• _How to complete this task_:
The answer is the complete listing below, written out again exactly.

• _Supplied records_:
= = = = = = =
### config.mk
export PLATFORM = sky130hd
export DESIGN_NAME = dwbw_queue
export DESIGN_NICKNAME = d
export VERILOG_FILES = /design/src/dwbw_pkg.sv /design/src/dwbw_queue.sv
export SDC_FILE = /design/constraint.sdc
export NUM_CORES = 1
export LEC_CHECK = 0
export ABC_CLOCK_PERIOD_IN_PS = 2500
export BUFFER_PORTS_ARGS = -buffer_cell sky130_fd_sc_hd__buf_2
export CAP_MARGIN = 10
export CORE_AREA = 4 4 147 149
export DETAILED_ROUTE_END_ITERATION = 7
export DIE_AREA = 0 0 151 153
export PLACE_DENSITY = 0.63
export SLEW_MARGIN = 40
export SYNTH_ARGS = -nofsm -noshare
export SYNTH_HDL_FRONTEND = slang
export SYNTH_SLANG_ARGS = --single-unit
### constraint.sdc
create_clock -name clk -period 2.5 [get_ports clk]
set_clock_uncertainty 0.1 [all_clocks]
set_input_delay 0.25 -clock clk [delete_from_list [all_inputs] [get_ports clk]]
set_output_delay 0.25 -clock clk [all_outputs]
set_load 0.05 [all_outputs]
= = = = = = =
• _Exercise answer_:
### config.mk
export PLATFORM = sky130hd
export DESIGN_NAME = dwbw_queue
export DESIGN_NICKNAME = d
export VERILOG_FILES = /design/src/dwbw_pkg.sv /design/src/dwbw_queue.sv
export SDC_FILE = /design/constraint.sdc
export NUM_CORES = 1
export LEC_CHECK = 0
export ABC_CLOCK_PERIOD_IN_PS = 2500
export BUFFER_PORTS_ARGS = -buffer_cell sky130_fd_sc_hd__buf_2
export CAP_MARGIN = 10
export CORE_AREA = 4 4 147 149
export DETAILED_ROUTE_END_ITERATION = 7
export DIE_AREA = 0 0 151 153
export PLACE_DENSITY = 0.63
export SLEW_MARGIN = 40
export SYNTH_ARGS = -nofsm -noshare
export SYNTH_HDL_FRONTEND = slang
export SYNTH_SLANG_ARGS = --single-unit
### constraint.sdc
create_clock -name clk -period 2.5 [get_ports clk]
set_clock_uncertainty 0.1 [all_clocks]
set_input_delay 0.25 -clock clk [delete_from_list [all_inputs] [get_ports clk]]
set_output_delay 0.25 -clock clk [all_outputs]
set_load 0.05 [all_outputs]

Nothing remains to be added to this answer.